Narc director Joe Carnahan asked me to run his apology for his recent blog comments which I posted at On The Line: Writers Strike News, Day 3 (see third item down). He tells me I wasn’t the only one who reacted negatively to them:
“First of all, let me clear the air from that obviously ill-timed and totally misunderstood blog entry I dropped the day before last. I was responding to what I saw as a certain portion of the entertainment community’s never ending ability to undercut something as dire and as urgent as an industry work stoppage with fawning and preening and playing for the camera. I found some of that stuff deeply disingenuous and insincere and that’s what I wanted to address. I’m sure there are completely well meaning folks and those who truly empathize with the writer’s plight but I didn’t see them and I reacted (perhaps poorly) to what I did see and it pissed me off. Those folks out there busting their asses and walking that picket line are fighting for something a lot more precious than a few fleeting seconds worth of soundbites on Access Hollywood.
“And in no way, shape or form was I advocating attacking that picket line with bats and/or chains. That passage was intended to be purely facetious. I was trying to squeeze whatever humor I could out of an otherwise horrible situation that is growing more so by the day. I wasn’t around this business to experience what happened with the last big strike in ’88 but that damage remains distinct and indelible and you can see that in the collective shiver of those who weathered it.
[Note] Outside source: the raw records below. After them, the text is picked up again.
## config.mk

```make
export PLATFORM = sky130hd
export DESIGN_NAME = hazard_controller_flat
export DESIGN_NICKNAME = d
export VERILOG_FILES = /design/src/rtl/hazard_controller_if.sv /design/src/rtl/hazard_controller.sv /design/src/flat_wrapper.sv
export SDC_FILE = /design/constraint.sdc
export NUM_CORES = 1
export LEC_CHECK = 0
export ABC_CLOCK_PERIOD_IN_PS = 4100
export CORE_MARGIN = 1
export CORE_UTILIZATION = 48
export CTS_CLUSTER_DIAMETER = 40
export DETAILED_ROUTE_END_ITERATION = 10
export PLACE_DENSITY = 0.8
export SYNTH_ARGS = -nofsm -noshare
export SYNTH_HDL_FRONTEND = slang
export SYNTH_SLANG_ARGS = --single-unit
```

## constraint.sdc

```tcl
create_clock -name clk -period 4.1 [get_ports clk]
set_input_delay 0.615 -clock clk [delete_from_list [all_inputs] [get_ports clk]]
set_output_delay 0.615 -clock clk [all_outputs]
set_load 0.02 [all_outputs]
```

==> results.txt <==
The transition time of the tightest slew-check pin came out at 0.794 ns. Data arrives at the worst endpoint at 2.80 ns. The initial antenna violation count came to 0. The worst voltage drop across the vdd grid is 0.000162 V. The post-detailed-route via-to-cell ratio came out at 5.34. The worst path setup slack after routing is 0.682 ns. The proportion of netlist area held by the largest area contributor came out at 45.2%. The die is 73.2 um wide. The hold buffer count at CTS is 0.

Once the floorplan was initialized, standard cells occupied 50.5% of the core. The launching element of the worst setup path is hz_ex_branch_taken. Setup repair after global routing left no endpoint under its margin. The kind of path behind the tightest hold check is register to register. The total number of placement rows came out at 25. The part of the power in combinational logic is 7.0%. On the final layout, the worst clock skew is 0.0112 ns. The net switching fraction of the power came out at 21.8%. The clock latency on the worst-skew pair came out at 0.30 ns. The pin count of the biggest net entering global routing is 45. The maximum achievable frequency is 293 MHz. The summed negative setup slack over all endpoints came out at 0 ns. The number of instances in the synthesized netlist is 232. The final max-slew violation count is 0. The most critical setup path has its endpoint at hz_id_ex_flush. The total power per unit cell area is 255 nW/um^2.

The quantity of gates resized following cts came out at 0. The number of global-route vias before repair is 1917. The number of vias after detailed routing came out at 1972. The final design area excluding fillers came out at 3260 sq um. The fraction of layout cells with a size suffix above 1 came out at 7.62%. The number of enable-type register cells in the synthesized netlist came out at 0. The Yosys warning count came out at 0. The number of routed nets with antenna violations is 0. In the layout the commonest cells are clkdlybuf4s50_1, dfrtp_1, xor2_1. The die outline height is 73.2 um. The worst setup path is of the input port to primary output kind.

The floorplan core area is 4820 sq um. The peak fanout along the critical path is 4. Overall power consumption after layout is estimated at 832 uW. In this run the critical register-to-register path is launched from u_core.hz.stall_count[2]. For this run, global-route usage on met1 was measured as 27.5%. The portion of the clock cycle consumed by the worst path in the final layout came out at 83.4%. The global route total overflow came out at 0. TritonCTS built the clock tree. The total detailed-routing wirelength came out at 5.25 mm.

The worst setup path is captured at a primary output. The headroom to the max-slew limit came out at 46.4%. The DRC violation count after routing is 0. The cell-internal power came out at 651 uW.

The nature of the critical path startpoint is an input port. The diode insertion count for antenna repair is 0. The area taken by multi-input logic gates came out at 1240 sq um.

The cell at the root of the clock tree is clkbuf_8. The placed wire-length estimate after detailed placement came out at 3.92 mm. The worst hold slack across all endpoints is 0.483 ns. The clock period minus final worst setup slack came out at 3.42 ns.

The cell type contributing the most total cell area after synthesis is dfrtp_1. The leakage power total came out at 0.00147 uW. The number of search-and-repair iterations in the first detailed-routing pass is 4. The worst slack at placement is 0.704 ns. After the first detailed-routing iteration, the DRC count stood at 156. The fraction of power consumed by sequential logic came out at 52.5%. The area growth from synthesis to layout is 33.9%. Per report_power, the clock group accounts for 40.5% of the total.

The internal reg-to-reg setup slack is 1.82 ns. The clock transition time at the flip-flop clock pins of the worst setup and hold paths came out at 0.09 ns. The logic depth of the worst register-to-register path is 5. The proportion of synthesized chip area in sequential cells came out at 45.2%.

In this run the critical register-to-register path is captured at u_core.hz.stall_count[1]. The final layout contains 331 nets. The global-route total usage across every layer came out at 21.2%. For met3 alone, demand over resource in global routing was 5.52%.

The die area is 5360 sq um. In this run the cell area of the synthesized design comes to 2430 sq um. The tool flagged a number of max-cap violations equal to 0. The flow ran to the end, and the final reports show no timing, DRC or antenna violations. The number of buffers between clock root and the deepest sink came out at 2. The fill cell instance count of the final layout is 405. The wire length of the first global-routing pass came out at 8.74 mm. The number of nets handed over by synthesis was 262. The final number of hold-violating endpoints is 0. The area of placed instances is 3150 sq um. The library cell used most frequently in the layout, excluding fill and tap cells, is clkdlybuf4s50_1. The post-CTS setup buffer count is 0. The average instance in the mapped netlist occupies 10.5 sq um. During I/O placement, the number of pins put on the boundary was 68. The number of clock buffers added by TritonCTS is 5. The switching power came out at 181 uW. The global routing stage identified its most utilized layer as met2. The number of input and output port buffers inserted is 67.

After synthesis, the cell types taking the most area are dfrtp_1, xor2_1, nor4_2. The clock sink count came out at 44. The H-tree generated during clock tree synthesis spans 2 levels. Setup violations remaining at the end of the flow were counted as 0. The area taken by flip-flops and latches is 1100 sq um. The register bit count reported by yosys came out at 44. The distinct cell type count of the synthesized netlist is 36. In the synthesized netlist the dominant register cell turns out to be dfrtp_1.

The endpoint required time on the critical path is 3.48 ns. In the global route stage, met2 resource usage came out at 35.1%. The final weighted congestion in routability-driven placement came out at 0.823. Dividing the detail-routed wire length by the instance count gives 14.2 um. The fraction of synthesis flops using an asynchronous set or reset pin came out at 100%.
File: src/rtl/mem_dma_engine_pkg.sv
// mem_dma_engine_pkg
// Shared definitions for the memory DMA engine.
// Contents: default address/data/length widths, the command opcodes and
// the engine state encoding.
package mem_dma_engine_pkg;

  localparam int AW_DEF = 8;   // 256-word memory
  localparam int DW_DEF = 16;  // 16-bit words
  localparam int LW_DEF = 9;   // length field holds 0..256

  localparam logic [1:0] OP_FILL = 2'd0;
  localparam logic [1:0] OP_COPY = 2'd1;
  localparam logic [1:0] OP_RD   = 2'd2;
  localparam logic [1:0] OP_WR   = 2'd3;

  typedef enum logic [2:0] {
    ST_IDLE  = 3'd0,
    ST_FILL  = 3'd1,
    ST_READ  = 3'd2,
    ST_WRITE = 3'd3,
    ST_SRD   = 3'd4,
    ST_SWR   = 3'd5,
    ST_DONE  = 3'd6
  } state_t;

endpackage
“We’re at the tipping point now and resolution is the only thing anybody gives a shit about. The onus on both parties is enormous. People’s creative and professional lives are being marginalized, suborned or shut down entirely and as some point common sense must prevail. For both the WGA and AMPTP, forget whatever apathy, animus or entrenchment exists between you two: Pissing matches and polemics must now yield to practical, progressive solutions. Call me on my bias but what the writers want in the end will wind up being fractional to the amount of money being made by the producers and studios. And let’s never forget that the script is the first brick in any building. It’s the catalyst off which the rest of the creative process fires and without it, we would all be wandering blind.
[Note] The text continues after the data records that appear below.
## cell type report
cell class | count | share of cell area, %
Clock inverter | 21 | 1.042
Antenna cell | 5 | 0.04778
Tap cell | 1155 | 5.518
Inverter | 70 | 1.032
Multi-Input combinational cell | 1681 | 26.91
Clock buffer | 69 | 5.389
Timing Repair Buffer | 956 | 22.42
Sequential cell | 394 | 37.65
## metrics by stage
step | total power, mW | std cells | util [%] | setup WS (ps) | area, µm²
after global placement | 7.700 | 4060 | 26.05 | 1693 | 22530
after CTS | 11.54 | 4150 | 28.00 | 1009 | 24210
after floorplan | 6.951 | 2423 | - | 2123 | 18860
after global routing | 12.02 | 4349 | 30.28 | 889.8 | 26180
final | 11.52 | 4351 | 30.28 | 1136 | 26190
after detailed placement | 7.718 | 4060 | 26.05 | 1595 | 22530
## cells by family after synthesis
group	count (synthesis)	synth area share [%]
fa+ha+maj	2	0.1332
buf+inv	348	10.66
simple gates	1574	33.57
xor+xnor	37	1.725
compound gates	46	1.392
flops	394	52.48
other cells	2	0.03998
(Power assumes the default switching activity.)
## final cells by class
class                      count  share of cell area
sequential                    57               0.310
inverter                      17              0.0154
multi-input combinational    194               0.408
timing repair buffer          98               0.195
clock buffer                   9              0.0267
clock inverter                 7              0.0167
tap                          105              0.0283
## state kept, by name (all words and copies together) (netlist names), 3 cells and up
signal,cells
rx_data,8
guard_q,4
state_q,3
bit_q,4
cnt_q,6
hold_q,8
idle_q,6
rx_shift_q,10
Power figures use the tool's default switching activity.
“So to both sides… shut up and deal. Find a mutually approved place with a lot of leg-room and lock it down… Bolt the doors and don’t emerge until a deal is done and the ink is dry. We all love this business and we’re lucky as hell to be in it. So in the spirit of that, let’s end all this nonsense right fucking now.”
Editor-in-Chief Nikki Finke - tip her here.


Sorry Joe, it is clear here that you were being sarcastic. And for what it’s worth, the reason I overreacted was because I’ve been driving a big truck for five of the last seven years, and when you drive a truck, and the Teamsters strike, there is a very real possibility that trouble will ensue.
I apologize for criticizing your joke. I wish you had used an emoticon to signify that you were attempting to make fun of the situation, but you didn’t.
I suspect that having just read the story about the striker who was run down at the studio gate (he was hospitalized with a broken leg,) entered into my chagrin.
I find it sad that the Studios have managed to split the negotiations for the writers and the actors. I remember the last strike and the posturing used then to take from the writers and give “more” to the actors. Much as I enjoy watching the final product, I know which side of the project is most “creative.”
I hope the Studios can figure it out.